$ cat src/adx_pkg.sv
// shared types and constants for the adx adpcm decoder
`default_nettype none

package adx_pkg;

  // stream layout
  localparam int unsigned BLOCK_BYTES       = 18;
  localparam int unsigned SAMPLES_PER_BLOCK = 32;
  localparam int unsigned SCALE_BYTES       = 2;

  // predictor fixed point shift (q13 coefficients)
  localparam int unsigned COEF_SHIFT = 13;

  // field widths
  localparam int unsigned SAMPLE_W  = 16;
  localparam int unsigned HIST_W    = 32;
  localparam int unsigned PROD_W    = 48;
  localparam int unsigned ERR_W     = 21;
  localparam int unsigned TAG_W     = 3;
  localparam int unsigned CNT_W     = 32;
  localparam int unsigned BIB_W     = 5;
  localparam int unsigned CHCFG_W   = 4;
  localparam int unsigned PADDR_W   = 4;
  localparam int unsigned PDATA_W   = 32;

  // register index on paddr[3:2]
  typedef enum logic [1:0] {
    REG_COEF_FIRST   = 2'd0,
    REG_COEF_SECOND  = 2'd1,
    REG_CHANNELS     = 2'd2,
    REG_SAMPLE_TOTAL = 2'd3
  } reg_idx_t;

  // control from the sequencer to the predictor unit
  typedef struct packed {
    logic       load;
    logic [3:0] nibble;
  } pred_ctrl_t;

endpackage

`default_nettype wire

$ cat src/adx_hist_mem.sv
// per-channel history memory: one write port, one registered read port
`default_nettype none

module adx_hist_mem #(
  parameter int unsigned DEPTH = 8,
  parameter int unsigned AW    = 3,
  parameter int unsigned DW    = 64
) (
  input  wire logic          clk,
  input  wire logic          rst,
  input  wire logic          we,
  input  wire logic [AW-1:0] waddr,
  input  wire logic [DW-1:0] wdata,
  input  wire logic          re,
  input  wire logic [AW-1:0] raddr,
  output logic      [DW-1:0] rdata
);

  logic [DW-1:0]    mem [DEPTH];
  logic [DEPTH-1:0] valid;
  logic [DW-1:0]    rd_q;
  logic             rd_valid;

  // storage write
  always_ff @(posedge clk) begin
    if (we) begin
      mem[waddr] <= wdata;
    end
  end

  // registered read
  always_ff @(posedge clk) begin
    if (re) begin
      rd_q <= mem[raddr];
    end
  end

  // written-entry flags; an entry never written reads as zero history
  always_ff @(posedge clk) begin
    if (rst) begin
      valid    <= '0;
      rd_valid <= 1'b0;
    end else begin
      if (we) begin
        valid[waddr] <= 1'b1;
      end
      if (re) begin
        rd_valid <= valid[raddr];
      end
    end
  end

  assign rdata = rd_valid ? rd_q : '0;

endmodule

`default_nettype wire

$ cat src/adx_pred.sv
// predictor unit: registered products, then shift, add and saturate
`default_nettype none

module adx_pred (
  input  wire logic                                clk,
  input  wire adx_pkg::pred_ctrl_t                 ctrl,
  input  wire logic [adx_pkg::SAMPLE_W-1:0]        coef_first,
  input  wire logic [adx_pkg::SAMPLE_W-1:0]        coef_second,
  input  wire logic [adx_pkg::SAMPLE_W-1:0]        scale,
  input  wire logic [adx_pkg::HIST_W-1:0]          hist_recent,
  input  wire logic [adx_pkg::HIST_W-1:0]          hist_older,
  output logic      [adx_pkg::HIST_W-1:0]          sum,
  output logic      [adx_pkg::SAMPLE_W-1:0]        pcm
);

  logic signed [adx_pkg::PROD_W-1:0]  prod_a;
  logic signed [adx_pkg::PROD_W-1:0]  prod_b;
  logic signed [adx_pkg::ERR_W-1:0]   err_q;
  logic signed [adx_pkg::PROD_W:0]    pred_full;
  logic signed [adx_pkg::PROD_W:0]    pred_shr;
  logic        [adx_pkg::HIST_W-1:0]  err_ext;
  logic                               in_range;

  // multiply stage: both predictor taps and the scaled nibble
  always_ff @(posedge clk) begin
    if (ctrl.load) begin
      prod_a <= $signed(coef_first) * $signed(hist_recent);
      prod_b <= $signed(coef_second) * $signed(hist_older);
      err_q  <= $signed(ctrl.nibble) * $signed({1'b0, scale});
    end
  end

  // prediction with floor shift, wrapped to 32 bits, plus scaled error
  always_comb begin
    pred_full = {prod_a[adx_pkg::PROD_W-1], prod_a} + {prod_b[adx_pkg::PROD_W-1], prod_b};
    pred_shr  = pred_full >>> adx_pkg::COEF_SHIFT;
    err_ext   = {{(adx_pkg::HIST_W - adx_pkg::ERR_W){err_q[adx_pkg::ERR_W-1]}}, err_q};
    sum       = pred_shr[adx_pkg::HIST_W-1:0] + err_ext;
  end

  // saturate to signed 16 bits
  always_comb begin
    in_range = (sum[adx_pkg::HIST_W-1:adx_pkg::SAMPLE_W-1] == '0) ||
               (sum[adx_pkg::HIST_W-1:adx_pkg::SAMPLE_W-1] == '1);
    if (in_range) begin
      pcm = sum[adx_pkg::SAMPLE_W-1:0];
    end else if (sum[adx_pkg::HIST_W-1]) begin
      pcm = {1'b1, {(adx_pkg::SAMPLE_W-1){1'b0}}};
    end else begin
      pcm = {1'b0, {(adx_pkg::SAMPLE_W-1){1'b1}}};
    end
  end

endmodule

`default_nettype wire

$ cat src/adx_adpcm_decoder_top.sv
// top level of the adx adpcm decoder: config port, byte sequencer, output register
`default_nettype none

// Decodes the data area of a 4-bit ADX stream, one byte per input item. Each
// channel block is a big-endian 16-bit scale followed by 16 bytes of nibbles,
// high nibble first; blocks for all channels in use make one frame. Scale bytes
// and bytes whose samples lie at or past stream_sample_total give no result.
// Each kept nibble makes one pass through the shared predictor, a multiply
// state and then a shift-add-saturate state, after the registered history
// memory read; a stalled output holds the sum state. No new byte is taken until
// the last nibble pass of the byte has left its sum state. The two-sample
// history of every channel sits in one memory of MAX_CHANNELS entries, read
// when the byte is taken and written back once after its last kept nibble;
// entries never written read as zero, so no clearing pass follows reset.
// Results carry the channel tag and the per-channel sample number, and
// run_last marks the last result of a byte. Registers (APB, byte addresses):
// 0x0 coef_first, 0x4 coef_second, 0x8 channels_in_use, 0xC stream_sample_total;
// write them only while the decoder is idle.
module adx_adpcm_decoder_top #(
  parameter int unsigned MAX_CHANNELS = 8
) (
  input  wire logic                              clk,
  input  wire logic                              rst,
  // config port
  input  wire logic                              psel,
  input  wire logic                              penable,
  input  wire logic                              pwrite,
  input  wire logic [adx_pkg::PADDR_W-1:0]       paddr,
  input  wire logic [adx_pkg::PDATA_W-1:0]       pwdata,
  output logic      [adx_pkg::PDATA_W-1:0]       prdata,
  output logic                                   pready,
  // input stream
  input  wire logic                              in_valid,
  output logic                                   in_ready,
  input  wire logic [7:0]                        data_byte,
  // output stream
  output logic                                   out_valid,
  input  wire logic                              out_ready,
  output logic      [adx_pkg::SAMPLE_W-1:0]      pcm_sample,
  output logic      [adx_pkg::TAG_W-1:0]         channel_tag,
  output logic      [adx_pkg::CNT_W-1:0]         sample_number,
  output logic                                   run_last
);

  localparam int unsigned CH_W   = (MAX_CHANNELS > 1) ? $clog2(MAX_CHANNELS) : 1;
  localparam int unsigned MEM_DW = 2 * adx_pkg::HIST_W;
  localparam logic [4:0]  MaxCh  = 5'(MAX_CHANNELS);
  localparam logic [adx_pkg::BIB_W-1:0] LastByte = adx_pkg::BIB_W'(adx_pkg::BLOCK_BYTES - 1);
  localparam logic [adx_pkg::BIB_W-1:0] FirstNib = adx_pkg::BIB_W'(adx_pkg::SCALE_BYTES);
  localparam logic [adx_pkg::CNT_W-1:0] FrameStep =
    adx_pkg::CNT_W'(adx_pkg::SAMPLES_PER_BLOCK);

  typedef enum logic [4:0] {
    S_IDLE = 5'b00001,
    S_MUL0 = 5'b00010,
    S_SUM0 = 5'b00100,
    S_MUL1 = 5'b01000,
    S_SUM1 = 5'b10000
  } state_t;

  // configuration registers
  logic [adx_pkg::SAMPLE_W-1:0] coef_first;
  logic [adx_pkg::SAMPLE_W-1:0] coef_second;
  logic [adx_pkg::CHCFG_W-1:0]  channels_in_use;
  logic [adx_pkg::CNT_W-1:0]    stream_sample_total;

  // stream position
  logic [adx_pkg::BIB_W-1:0]    byte_in_block;
  logic [CH_W-1:0]              block_channel;
  logic [adx_pkg::CNT_W-1:0]    frame_first_sample;
  logic [adx_pkg::SAMPLE_W-1:0] block_scale;

  // per-byte working registers
  state_t                       state;
  state_t                       state_next;
  logic [7:0]                   byte_q;
  logic [CH_W-1:0]              chan_q;
  logic [adx_pkg::CNT_W-1:0]    num_q;
  logic                         keep1;
  logic [adx_pkg::HIST_W-1:0]   work_recent;
  logic [adx_pkg::HIST_W-1:0]   work_older;

  // combinational helpers
  logic                         accept;
  logic                         nib_byte;
  logic [adx_pkg::BIB_W-1:0]    off0;
  logic [adx_pkg::CNT_W:0]      num0_full;
  logic [adx_pkg::CNT_W:0]      num1_full;
  logic                         keep0_c;
  logic                         keep1_c;
  logic [4:0]                   eff_ch;
  logic [4:0]                   ch_inc;
  logic                         cfg_wr;
  logic                         out_free;
  logic                         in_sum;
  logic                         hist_we;
  logic [MEM_DW-1:0]            mem_rdata;
  logic [adx_pkg::HIST_W-1:0]   op_recent;
  logic [adx_pkg::HIST_W-1:0]   op_older;
  logic [adx_pkg::HIST_W-1:0]   pred_sum;
  logic [adx_pkg::SAMPLE_W-1:0] pred_pcm;
  adx_pkg::pred_ctrl_t          pctrl;

  // config port write and read
  assign pready = 1'b1;
  assign cfg_wr = psel && penable && pwrite && pready;

  always_ff @(posedge clk) begin
    if (rst) begin
      coef_first          <= '0;
      coef_second         <= '0;
      channels_in_use     <= adx_pkg::CHCFG_W'(1);
      stream_sample_total <= '0;
    end else if (cfg_wr) begin
      unique case (adx_pkg::reg_idx_t'(paddr[3:2]))
        adx_pkg::REG_COEF_FIRST:   coef_first          <= pwdata[adx_pkg::SAMPLE_W-1:0];
        adx_pkg::REG_COEF_SECOND:  coef_second         <= pwdata[adx_pkg::SAMPLE_W-1:0];
        adx_pkg::REG_CHANNELS:     channels_in_use     <= pwdata[adx_pkg::CHCFG_W-1:0];
        adx_pkg::REG_SAMPLE_TOTAL: stream_sample_total <= pwdata;
        default:                   coef_first          <= coef_first;
      endcase
    end
  end

  always_comb begin
    unique case (adx_pkg::reg_idx_t'(paddr[3:2]))
      adx_pkg::REG_COEF_FIRST:   prdata = {{(adx_pkg::PDATA_W - adx_pkg::SAMPLE_W){1'b0}},
                                           coef_first};
      adx_pkg::REG_COEF_SECOND:  prdata = {{(adx_pkg::PDATA_W - adx_pkg::SAMPLE_W){1'b0}},
                                           coef_second};
      adx_pkg::REG_CHANNELS:     prdata = {{(adx_pkg::PDATA_W - adx_pkg::CHCFG_W){1'b0}},
                                           channels_in_use};
      adx_pkg::REG_SAMPLE_TOTAL: prdata = stream_sample_total;
      default:                   prdata = '0;
    endcase
  end

  // input acceptance and sample numbering for the byte
  assign in_ready = (state == S_IDLE);
  assign accept   = in_valid && in_ready;
  assign nib_byte = (byte_in_block >= FirstNib);

  always_comb begin
    off0      = {byte_in_block[3:0] - 4'(adx_pkg::SCALE_BYTES), 1'b0};
    num0_full = {1'b0, frame_first_sample} + (adx_pkg::CNT_W + 1)'(off0);
    num1_full = num0_full + (adx_pkg::CNT_W + 1)'(1);
    keep0_c   = nib_byte && (num0_full < {1'b0, stream_sample_total});
    keep1_c   = nib_byte && (num1_full < {1'b0, stream_sample_total});
  end

  // effective channel count, clamped to 1..MAX_CHANNELS
  always_comb begin
    if (channels_in_use == '0) begin
      eff_ch = 5'd1;
    end else if (5'(channels_in_use) > MaxCh) begin
      eff_ch = MaxCh;
    end else begin
      eff_ch = 5'(channels_in_use);
    end
    ch_inc = 5'(block_channel) + 5'd1;
  end

  // stream position and block scale advance on every accepted item
  always_ff @(posedge clk) begin
    if (rst) begin
      byte_in_block      <= '0;
      block_channel      <= '0;
      frame_first_sample <= '0;
      block_scale        <= '0;
    end else if (accept) begin
      if (byte_in_block == '0) begin
        block_scale <= {data_byte, 8'h00};
      end else if (byte_in_block == adx_pkg::BIB_W'(1)) begin
        block_scale <= {block_scale[15:8], data_byte};
      end
      if (byte_in_block == LastByte) begin
        byte_in_block <= '0;
        if (ch_inc >= eff_ch) begin
          block_channel      <= '0;
          frame_first_sample <= frame_first_sample + FrameStep;
        end else begin
          block_channel <= ch_inc[CH_W-1:0];
        end
      end else begin
        byte_in_block <= byte_in_block + adx_pkg::BIB_W'(1);
      end
    end
  end

  // latch the byte's payload for the nibble passes
  always_ff @(posedge clk) begin
    if (accept) begin
      byte_q <= data_byte;
      chan_q <= block_channel;
      num_q  <= num0_full[adx_pkg::CNT_W-1:0];
    end
  end

  always_ff @(posedge clk) begin
    if (rst) begin
      keep1 <= 1'b0;
    end else if (accept) begin
      keep1 <= keep1_c;
    end
  end

  // sequencer
  assign out_free = !out_valid || out_ready;
  assign in_sum   = (state == S_SUM0) || (state == S_SUM1);

  always_comb begin
    state_next = state;
    unique case (state)
      S_IDLE: if (accept && keep0_c) state_next = S_MUL0;
      S_MUL0: state_next = S_SUM0;
      S_SUM0: if (out_free) state_next = keep1 ? S_MUL1 : S_IDLE;
      S_MUL1: state_next = S_SUM1;
      S_SUM1: if (out_free) state_next = S_IDLE;
      default: state_next = S_IDLE;
    endcase
  end

  always_ff @(posedge clk) begin
    if (rst) begin
      state <= S_IDLE;
    end else begin
      state <= state_next;
    end
  end

  // history memory: read on accept, write back after the last kept nibble
  assign hist_we = out_free && ((state == S_SUM1) || ((state == S_SUM0) && !keep1));

  adx_hist_mem #(
    .DEPTH (MAX_CHANNELS),
    .AW    (CH_W),
    .DW    (MEM_DW)
  ) u_hist (
    .clk   (clk),
    .rst   (rst),
    .we    (hist_we),
    .waddr (chan_q),
    .wdata ({pred_sum, work_recent}),
    .re    (accept),
    .raddr (block_channel),
    .rdata (mem_rdata)
  );

  // predictor operands: memory on the first nibble, working history after
  always_comb begin
    if (state == S_MUL0) begin
      op_recent = mem_rdata[MEM_DW-1:adx_pkg::HIST_W];
      op_older  = mem_rdata[adx_pkg::HIST_W-1:0];
    end else begin
      op_recent = work_recent;
      op_older  = work_older;
    end
    pctrl.load   = (state == S_MUL0) || (state == S_MUL1);
    pctrl.nibble = (state == S_MUL0) ? byte_q[7:4] : byte_q[3:0];
  end

  // working history shifts as each nibble completes
  always_ff @(posedge clk) begin
    if (state == S_MUL0) begin
      work_recent <= op_recent;
      work_older  <= op_older;
    end else if (in_sum && out_free) begin
      work_recent <= pred_sum;
      work_older  <= work_recent;
    end
  end

  adx_pred u_pred (
    .clk         (clk),
    .ctrl        (pctrl),
    .coef_first  (coef_first),
    .coef_second (coef_second),
    .scale       (block_scale),
    .hist_recent (op_recent),
    .hist_older  (op_older),
    .sum         (pred_sum),
    .pcm         (pred_pcm)
  );

  // output register
  always_ff @(posedge clk) begin
    if (rst) begin
      out_valid <= 1'b0;
    end else if (in_sum && out_free) begin
      out_valid <= 1'b1;
    end else if (out_ready) begin
      out_valid <= 1'b0;
    end
  end

  always_ff @(posedge clk) begin
    if (in_sum && out_free) begin
      pcm_sample    <= pred_pcm;
      channel_tag   <= adx_pkg::TAG_W'(chan_q);
      sample_number <= (state == S_SUM1) ? num_q + adx_pkg::CNT_W'(1) : num_q;
      run_last      <= (state == S_SUM1) || !keep1;
    end
  end

  // second nibble pass only when that nibble is kept
  a_sum1_kept: assert property (@(posedge clk) disable iff (rst)
    (state == S_MUL1) |-> keep1)
    else $error("second nibble pass without a kept second nibble");

  // a new result only comes from a sum cycle
  a_out_from_sum: assert property (@(posedge clk) disable iff (rst)
    $rose(out_valid) |-> $past(state == S_SUM0 || state == S_SUM1))
    else $error("result appeared outside a sum cycle");

  // history write-back returns the sequencer to idle
  a_wb_idle: assert property (@(posedge clk) disable iff (rst)
    hist_we |=> (state == S_IDLE))
    else $error("history written back before the item finished");

  // no item is taken while a nibble pass is in flight
  a_no_accept_busy: assert property (@(posedge clk) disable iff (rst)
    (state == S_MUL0 || state == S_MUL1) |=> !accept)
    else $error("item accepted during a nibble pass");

endmodule

`default_nettype wire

○ ○ ○ ○ ○

* _YOUR INSTRUCTIONS_:
Give the number of lines in the records that contain the string "after", with no other output.

* _ANSWER SECTION_:
4